● **Work to be completed**
Locate and copy each line in the data that contains the word "well".

Records contained in a dataset:
=== Begin Enclosure ===
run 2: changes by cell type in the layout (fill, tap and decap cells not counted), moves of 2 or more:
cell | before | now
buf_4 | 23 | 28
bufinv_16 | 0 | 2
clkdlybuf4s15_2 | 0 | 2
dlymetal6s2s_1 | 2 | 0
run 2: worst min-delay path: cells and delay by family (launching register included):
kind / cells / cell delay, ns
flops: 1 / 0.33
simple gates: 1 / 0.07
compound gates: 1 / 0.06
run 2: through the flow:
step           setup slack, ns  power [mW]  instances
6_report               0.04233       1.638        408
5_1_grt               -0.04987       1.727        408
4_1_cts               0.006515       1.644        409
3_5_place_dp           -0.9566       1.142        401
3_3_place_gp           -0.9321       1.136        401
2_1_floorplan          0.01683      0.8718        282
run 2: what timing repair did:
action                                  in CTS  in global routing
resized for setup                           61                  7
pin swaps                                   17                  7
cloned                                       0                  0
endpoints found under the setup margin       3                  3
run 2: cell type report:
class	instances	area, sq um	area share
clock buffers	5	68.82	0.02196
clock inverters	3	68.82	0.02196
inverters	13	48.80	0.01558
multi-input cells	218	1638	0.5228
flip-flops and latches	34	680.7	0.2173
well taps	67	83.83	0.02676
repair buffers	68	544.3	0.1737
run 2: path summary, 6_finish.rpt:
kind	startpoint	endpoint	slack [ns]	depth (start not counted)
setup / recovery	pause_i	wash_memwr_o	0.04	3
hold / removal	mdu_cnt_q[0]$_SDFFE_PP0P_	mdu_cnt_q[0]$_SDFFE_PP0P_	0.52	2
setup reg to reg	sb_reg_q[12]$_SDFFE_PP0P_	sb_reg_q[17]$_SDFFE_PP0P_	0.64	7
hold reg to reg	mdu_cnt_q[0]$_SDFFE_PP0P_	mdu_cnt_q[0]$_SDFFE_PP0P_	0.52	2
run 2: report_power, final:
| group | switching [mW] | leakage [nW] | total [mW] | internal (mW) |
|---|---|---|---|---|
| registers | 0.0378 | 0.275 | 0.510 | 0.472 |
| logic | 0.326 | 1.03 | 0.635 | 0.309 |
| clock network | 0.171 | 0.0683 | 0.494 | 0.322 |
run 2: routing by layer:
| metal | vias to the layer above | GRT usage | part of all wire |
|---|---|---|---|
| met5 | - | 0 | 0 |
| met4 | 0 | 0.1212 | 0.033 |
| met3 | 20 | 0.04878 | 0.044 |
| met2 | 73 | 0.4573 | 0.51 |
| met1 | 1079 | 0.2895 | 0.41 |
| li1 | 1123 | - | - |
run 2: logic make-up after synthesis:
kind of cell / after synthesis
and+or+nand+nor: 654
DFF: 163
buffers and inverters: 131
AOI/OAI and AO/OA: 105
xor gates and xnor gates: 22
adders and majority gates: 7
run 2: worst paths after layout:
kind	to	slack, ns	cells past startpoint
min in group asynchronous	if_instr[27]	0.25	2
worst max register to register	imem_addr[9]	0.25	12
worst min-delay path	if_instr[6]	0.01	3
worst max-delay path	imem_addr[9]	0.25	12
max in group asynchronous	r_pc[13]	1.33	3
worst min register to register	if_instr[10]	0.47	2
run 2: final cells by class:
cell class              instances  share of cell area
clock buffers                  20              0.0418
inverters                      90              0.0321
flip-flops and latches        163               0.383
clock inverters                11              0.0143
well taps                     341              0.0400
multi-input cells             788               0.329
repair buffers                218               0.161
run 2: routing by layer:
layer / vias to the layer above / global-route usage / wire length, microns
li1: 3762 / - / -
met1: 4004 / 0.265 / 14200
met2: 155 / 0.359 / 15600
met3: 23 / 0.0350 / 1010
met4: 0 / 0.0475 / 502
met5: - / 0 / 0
File: src/rtl/axi_master_arbiter.sv
// Shares one AXI4 master port between the IFU (read-only) and the LSU (read/write).
// One transaction in flight; the grant is held until the last R beat or the B handshake.
module axi_master_arbiter #(
    parameter bit RR_EN = 1'b1
) (
    input  logic        clock,
    input  logic        reset,

    // IFU read channels
    input  logic        ifu_arvalid,
    output logic        ifu_arready,
    input  logic [31:0] ifu_araddr,
    input  logic [3:0]  ifu_arid,
    input  logic [7:0]  ifu_arlen,
    input  logic [2:0]  ifu_arsize,
    input  logic [1:0]  ifu_arburst,
    output logic        ifu_rvalid,
    input  logic        ifu_rready,
    output logic [31:0] ifu_rdata,
    output logic [1:0]  ifu_rresp,
    output logic        ifu_rlast,
    output logic [3:0]  ifu_rid,

    // LSU read channels
    input  logic        lsu_arvalid,
    output logic        lsu_arready,
    input  logic [31:0] lsu_araddr,
    input  logic [3:0]  lsu_arid,
    input  logic [7:0]  lsu_arlen,
    input  logic [2:0]  lsu_arsize,
    input  logic [1:0]  lsu_arburst,
    output logic        lsu_rvalid,
    input  logic        lsu_rready,
    output logic [31:0] lsu_rdata,
    output logic [1:0]  lsu_rresp,
    output logic        lsu_rlast,
    output logic [3:0]  lsu_rid,

    // LSU write channels
    input  logic        lsu_awvalid,
    output logic        lsu_awready,
    input  logic [31:0] lsu_awaddr,
    input  logic [3:0]  lsu_awid,
    input  logic [7:0]  lsu_awlen,
    input  logic [2:0]  lsu_awsize,
    input  logic [1:0]  lsu_awburst,
    input  logic        lsu_wvalid,
    output logic        lsu_wready,
    input  logic [31:0] lsu_wdata,
    input  logic [3:0]  lsu_wstrb,
    input  logic        lsu_wlast,
    output logic        lsu_bvalid,
    input  logic        lsu_bready,
    output logic [1:0]  lsu_bresp,
    output logic [3:0]  lsu_bid,

    // Downstream AXI4 master port
    output logic        io_master_awvalid,
    input  logic        io_master_awready,
    output logic [31:0] io_master_awaddr,
    output logic [3:0]  io_master_awid,
    output logic [7:0]  io_master_awlen,
    output logic [2:0]  io_master_awsize,
    output logic [1:0]  io_master_awburst,
    output logic        io_master_wvalid,
    input  logic        io_master_wready,
    output logic [31:0] io_master_wdata,
    output logic [3:0]  io_master_wstrb,
    output logic        io_master_wlast,
    input  logic        io_master_bvalid,
    output logic        io_master_bready,
    input  logic [1:0]  io_master_bresp,
    input  logic [3:0]  io_master_bid,
    output logic        io_master_arvalid,
    input  logic        io_master_arready,
    output logic [31:0] io_master_araddr,
    output logic [3:0]  io_master_arid,
    output logic [7:0]  io_master_arlen,
    output logic [2:0]  io_master_arsize,
    output logic [1:0]  io_master_arburst,
    input  logic        io_master_rvalid,
    output logic        io_master_rready,
    input  logic [31:0] io_master_rdata,
    input  logic [1:0]  io_master_rresp,
    input  logic        io_master_rlast,
    input  logic [3:0]  io_master_rid
);

    typedef enum logic [2:0] {
        S_IDLE,
        S_IFU_RD,
        S_LSU_RD,
        S_LSU_WR,
        S_LSU_B
    } state_e;

    typedef enum logic {
        GNT_IFU = 1'b0,
        GNT_LSU = 1'b1
    } gnt_e;

    state_e state_q, state_d;
    gnt_e   last_gnt_q, last_gnt_d;
    logic   ar_done_q, ar_done_d;
    logic   aw_done_q, aw_done_d;
    logic   w_done_q, w_done_d;

    logic ifu_req;
    logic lsu_req;
    logic lsu_wins;

    assign ifu_req = ifu_arvalid;
    assign lsu_req = lsu_awvalid | lsu_arvalid;

    // The LSU takes a conflict unless round-robin is on and it was the last one served.
    assign lsu_wins = lsu_req & (~ifu_req | ~RR_EN | (last_gnt_q == GNT_IFU));

    always_ff @(posedge clock) begin
        // NOTE: non-blocking assignments so every register samples pre-edge values.
        if (reset) begin
            state_q    <= S_IDLE;
            last_gnt_q <= GNT_IFU;
            ar_done_q  <= 1'b0;
            aw_done_q  <= 1'b0;
            w_done_q   <= 1'b0;
        end else begin
            state_q    <= state_d;
            last_gnt_q <= last_gnt_d;
            ar_done_q  <= ar_done_d;
            aw_done_q  <= aw_done_d;
            w_done_q   <= w_done_d;
        end
    end

    always_comb begin
        // NOTE: every next-state and output gets a default first, so no path infers a latch.
        state_d    = state_q;
        last_gnt_d = last_gnt_q;
        ar_done_d  = ar_done_q;
        aw_done_d  = aw_done_q;
        w_done_d   = w_done_q;

        ifu_arready = 1'b0;
        ifu_rvalid  = 1'b0;
        ifu_rdata   = '0;
        ifu_rresp   = '0;
        ifu_rlast   = 1'b0;
        ifu_rid     = '0;
        lsu_arready = 1'b0;
        lsu_rvalid  = 1'b0;
        lsu_rdata   = '0;
        lsu_rresp   = '0;
        lsu_rlast   = 1'b0;
        lsu_rid     = '0;
        lsu_awready = 1'b0;
        lsu_wready  = 1'b0;
        lsu_bvalid  = 1'b0;
        lsu_bresp   = '0;
        lsu_bid     = '0;

        io_master_awvalid = 1'b0;
        io_master_awaddr  = '0;
        io_master_awid    = '0;
        io_master_awlen   = '0;
        io_master_awsize  = '0;
        io_master_awburst = '0;
        io_master_wvalid  = 1'b0;
        io_master_wdata   = '0;
        io_master_wstrb   = '0;
        io_master_wlast   = 1'b0;
        io_master_bready  = 1'b0;
        io_master_arvalid = 1'b0;
        io_master_araddr  = '0;
        io_master_arid    = '0;
        io_master_arlen   = '0;
        io_master_arsize  = '0;
        io_master_arburst = '0;
        io_master_rready  = 1'b0;

        case (state_q)
            S_IDLE: begin
                ar_done_d = 1'b0;
                aw_done_d = 1'b0;
                w_done_d  = 1'b0;
                if (lsu_wins) begin
                    last_gnt_d = GNT_LSU;
                    state_d    = lsu_awvalid ? S_LSU_WR : S_LSU_RD;
                end else if (ifu_req) begin
                    last_gnt_d = GNT_IFU;
                    state_d    = S_IFU_RD;
                end
            end

            S_IFU_RD: begin
                io_master_arvalid = ifu_arvalid & ~ar_done_q;
                io_master_araddr  = ifu_araddr;
                io_master_arid    = ifu_arid;
                io_master_arlen   = ifu_arlen;
                io_master_arsize  = ifu_arsize;
                io_master_arburst = ifu_arburst;
                ifu_arready       = io_master_arready & ~ar_done_q;
                ifu_rvalid        = io_master_rvalid;
                ifu_rdata         = io_master_rdata;
                ifu_rresp         = io_master_rresp;
                ifu_rlast         = io_master_rlast;
                ifu_rid           = io_master_rid;
                io_master_rready  = ifu_rready;
                if (ifu_arvalid & ~ar_done_q & io_master_arready) begin
                    ar_done_d = 1'b1;
                end
                if (io_master_rvalid & ifu_rready & io_master_rlast) begin
                    state_d = S_IDLE;
                end
            end

            S_LSU_RD: begin
                io_master_arvalid = lsu_arvalid & ~ar_done_q;
                io_master_araddr  = lsu_araddr;
                io_master_arid    = lsu_arid;
                io_master_arlen   = lsu_arlen;
                io_master_arsize  = lsu_arsize;
                io_master_arburst = lsu_arburst;
                lsu_arready       = io_master_arready & ~ar_done_q;
                lsu_rvalid        = io_master_rvalid;
                lsu_rdata         = io_master_rdata;
                lsu_rresp         = io_master_rresp;
                lsu_rlast         = io_master_rlast;
                lsu_rid           = io_master_rid;
                io_master_rready  = lsu_rready;
                if (lsu_arvalid & ~ar_done_q & io_master_arready) begin
                    ar_done_d = 1'b1;
                end
                if (io_master_rvalid & lsu_rready & io_master_rlast) begin
                    state_d = S_IDLE;
                end
            end

            S_LSU_WR: begin
                // AW and W run independently; either may finish first.
                io_master_awvalid = lsu_awvalid & ~aw_done_q;
                io_master_awaddr  = lsu_awaddr;
                io_master_awid    = lsu_awid;
                io_master_awlen   = lsu_awlen;
                io_master_awsize  = lsu_awsize;
                io_master_awburst = lsu_awburst;
                lsu_awready       = io_master_awready & ~aw_done_q;
                io_master_wvalid  = lsu_wvalid & ~w_done_q;
                io_master_wdata   = lsu_wdata;
                io_master_wstrb   = lsu_wstrb;
                io_master_wlast   = lsu_wlast;
                lsu_wready        = io_master_wready & ~w_done_q;
                if (lsu_awvalid & ~aw_done_q & io_master_awready) begin
                    aw_done_d = 1'b1;
                end
                if (lsu_wvalid & ~w_done_q & io_master_wready & lsu_wlast) begin
                    w_done_d = 1'b1;
                end
                if (aw_done_d & w_done_d) begin
                    state_d = S_LSU_B;
                end
            end

            S_LSU_B: begin
                lsu_bvalid       = io_master_bvalid;
                lsu_bresp        = io_master_bresp;
                lsu_bid          = io_master_bid;
                io_master_bready = lsu_bready;
                if (io_master_bvalid & lsu_bready) begin
                    state_d = S_IDLE;
                end
            end

            default: state_d = S_IDLE;
        endcase
    end

endmodule
$ cat src/rtl/ifid_skid_reg.sv
// IF/ID pipeline register with a one-entry skid buffer, synchronous flush and a
// saturating bubble counter. in_ready is registered so decode stalls never reach fetch combinationally.
module ifid_skid_reg #(
  parameter int unsigned          PC_W      = 32,
  parameter int unsigned          INSTR_W   = 32,
  parameter logic [INSTR_W-1:0]   NOP_INSTR = 32'h4400_0000,
  parameter int unsigned          CNT_W     = 16
) (
  input  logic               clk,
  input  logic               reset,
  input  logic               flush,
  input  logic               in_valid,
  input  logic [PC_W-1:0]    in_pc,
  input  logic [INSTR_W-1:0] in_instr,
  output logic               in_ready,
  output logic               out_valid,
  output logic [PC_W-1:0]    out_pc,
  output logic [INSTR_W-1:0] out_instr,
  input  logic               out_ready,
  output logic [CNT_W-1:0]   bubble_cnt
);

  logic               r_out_valid, w_out_valid_d;
  logic [PC_W-1:0]    r_out_pc, w_out_pc_d;
  logic [INSTR_W-1:0] r_out_instr, w_out_instr_d;
  logic               r_skid_valid, w_skid_valid_d;
  logic [PC_W-1:0]    r_skid_pc, w_skid_pc_d;
  logic [INSTR_W-1:0] r_skid_instr, w_skid_instr_d;
  logic [CNT_W-1:0]   r_bubble_cnt, w_bubble_cnt_d;
  logic               w_accept;
  logic               w_drain;

  assign w_accept = in_valid & ~r_skid_valid;
  assign w_drain  = r_out_valid & out_ready;

  always_comb begin
    w_out_valid_d  = r_out_valid;
    w_out_pc_d     = r_out_pc;
    w_out_instr_d  = r_out_instr;
    w_skid_valid_d = r_skid_valid;
    w_skid_pc_d    = r_skid_pc;
    w_skid_instr_d = r_skid_instr;
    if (flush) begin
      w_out_valid_d  = 1'b0;
      w_out_pc_d     = '0;
      w_out_instr_d  = NOP_INSTR;
      w_skid_valid_d = 1'b0;
    end else if (!r_out_valid || w_drain) begin
      if (r_skid_valid) begin
        w_out_valid_d  = 1'b1;
        w_out_pc_d     = r_skid_pc;
        w_out_instr_d  = r_skid_instr;
        w_skid_valid_d = 1'b0;
      end else if (w_accept) begin
        w_out_valid_d = 1'b1;
        w_out_pc_d    = in_pc;
        w_out_instr_d = in_instr;
      end else begin
        // Empty slot always shows a NOP so decode may ignore out_valid.
        w_out_valid_d = 1'b0;
        w_out_pc_d    = '0;
        w_out_instr_d = NOP_INSTR;
      end
    end else if (w_accept) begin
      w_skid_valid_d = 1'b1;
      w_skid_pc_d    = in_pc;
      w_skid_instr_d = in_instr;
    end
  end

  always_comb begin
    w_bubble_cnt_d = r_bubble_cnt;
    if (!r_out_valid && (r_bubble_cnt != {CNT_W{1'b1}})) begin
      w_bubble_cnt_d = r_bubble_cnt + CNT_W'(1);
    end
  end

  always_ff @(posedge clk or posedge reset) begin
    if (reset) begin
      r_out_valid  <= 1'b0;
      r_out_pc     <= '0;
      r_out_instr  <= NOP_INSTR;
      r_skid_valid <= 1'b0;
      r_skid_pc    <= '0;
      r_skid_instr <= '0;
      r_bubble_cnt <= '0;
    end else begin
      r_out_valid  <= w_out_valid_d;
      r_out_pc     <= w_out_pc_d;
      r_out_instr  <= w_out_instr_d;
      r_skid_valid <= w_skid_valid_d;
      r_skid_pc    <= w_skid_pc_d;
      r_skid_instr <= w_skid_instr_d;
      r_bubble_cnt <= w_bubble_cnt_d;
    end
  end

  assign in_ready   = ~r_skid_valid;
  assign out_valid  = r_out_valid;
  assign out_pc     = r_out_pc;
  assign out_instr  = r_out_instr;
  assign bubble_cnt = r_bubble_cnt;

endmodule

$ cat config.mk
export PLATFORM = sky130hd
export DESIGN_NAME = ifid_skid_reg
export DESIGN_NICKNAME = d
export VERILOG_FILES = /design/src/rtl/ifid_skid_reg.sv
export SDC_FILE = /design/constraint.sdc
export NUM_CORES = 1
export LEC_CHECK = 0
export ABC_CLOCK_PERIOD_IN_PS = 7290
export CELL_PAD_IN_SITES_DETAIL_PLACEMENT = 1
export CELL_PAD_IN_SITES_GLOBAL_PLACEMENT = 1
export CORE_ASPECT_RATIO = 1.2
export CORE_MARGIN = 1
export CORE_UTILIZATION = 53
export CTS_BUF_LIST = sky130_fd_sc_hd__clkbuf_8 sky130_fd_sc_hd__clkbuf_16
export DETAILED_ROUTE_END_ITERATION = 10
export DONT_BUFFER_PORTS = 1
export GPL_TIMING_DRIVEN = 1
export PLACE_DENSITY = 0.82
export SLEW_MARGIN = 15
export SYNTH_ARGS = -nofsm -noshare
export SYNTH_HDL_FRONTEND = slang
export SYNTH_SLANG_ARGS = --single-unit
$ cat constraint.sdc
create_clock -name clk -period 7.29 [get_ports clk]
set_input_delay 0.729 -clock clk [delete_from_list [all_inputs] [get_ports clk]]
set_output_delay 0.729 -clock clk [all_outputs]
set_load 0.1 [all_outputs]
==> results.md, run 1 <==
- Status: finished clean
- Final Cycle Share: 0.417
- Grt total ovfl: 0
- Die extent in x: 102 µm
- Sequential Area: 3660 µm²
- Layout cells sized above 1: 0.114
- Clock Skews: 7.05 ps
- Hold Path Class: input port to async pin
- Cell accounting for the most synthesized area: dfrtp_1
- Synth top area cells: dfrtp_1 (57%), mux2_1 (9.9%), nor3_1 (5.3%)
- Final Hold Vio Count: 0
- Hold Buf Count CTS: 0
- Most used DFF post-synth: dfrtp_1
- Core area: 11600 µm²
- Post-synth ARST share: 1.00
- Slew headroom: 0.277
- P_leak: 0.00327 µW
- Placed cells: 671
- Final net count: 603
- Chip height: 122 µm
- Worst skew pair latency: 410 ps
- CTS Sinks: 146
- Total wire length: 16.0 mm
- Post-CTS Resized: 0
- CP arrival: 3330 ps
- Req. time, crit path: 7580 ps
- Vias in the first global route: 4786
- Setup CP Type: flip-flop to flip-flop
- Std-Cell Rows: 43
- Synth Instances: 554
- Reg clk slew, reported paths: 60 ps
- Max Fclk: 0.329 GHz
- Die area: 12400 µm²
- Area grow syn2layout: 10.9%
- YS warnings: 0
- CTS tree: built
- Routed via count: 4412
- 1st-iter DRT viols: 123
- Worst-Margin Slew: 1080 ps
- Max-Cap Viols: 0
- Post-Synthesis Cell Area: 6350 µm²
- Synth top cells by count: dfrtp_1 (144), nor2_1 (74), nor3_1 (67)
- Initial Utilization: 0.547
- Hold slack: 223 ps
- Longest Clk Path Bufs: 2
- Mapped Nets: 624
- Number of synthesized flops with an enable pin: 0
- Endpoints failing setup: 0
- Largest net degree at the start of global routing: 90
- Final non-filler cell total: 702
- Final RePlAce weighted congestion: 0.738
- Tmin final: 3040 ps
- Mapped Avg Cell Area: 11.5 µm²
- Sequential area share after synthesis: 0.576
- Post-CTS setup buffers: 0
- IO Pins: 151
- Drt drc: 0
- Port bufs: 0
- Power Density: 353 nW/µm²
- Initial antenna violation count: 0
- Antenna violation net count after detailed routing: 0
- Clock Tree Root: clkbuf_16
- Dpl hpwl: 9.69 mm
- Synthesized flop and latch total: 146
- Total CTS buffers: 17
- Setup_tns: 0 ps
- CTS H-tree depth: 4
- Multi-input gate area: 2500 µm²
- Wire per inst: 22.7 µm
- Share of the synthesized area in the top cell type: 0.567
- Fillers: 1220
- RSZ-0062 raised after global routing: no
- Antenna diodes: 0
- Most common cell in the netlist: dfrtp_1
- Synth unique cells: 38
- Final Max Tran Viols: 0
- Worst Path Max Fanout: 65
- Worst IR Drop VDD: 158 µV
- All-Layer GR Usage: 0.270
- Setup crit end kind: flip-flop
- First-pass iteration count of the detailed router: 6
- Startpoint Class: flip-flop
- First-pass GRT wire length: 25.3 mm
- Routed vias/inst: 6.28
=== End Enclosure ===
● **Expected answer**
well taps	67	83.83	0.02676
well taps                     341              0.0400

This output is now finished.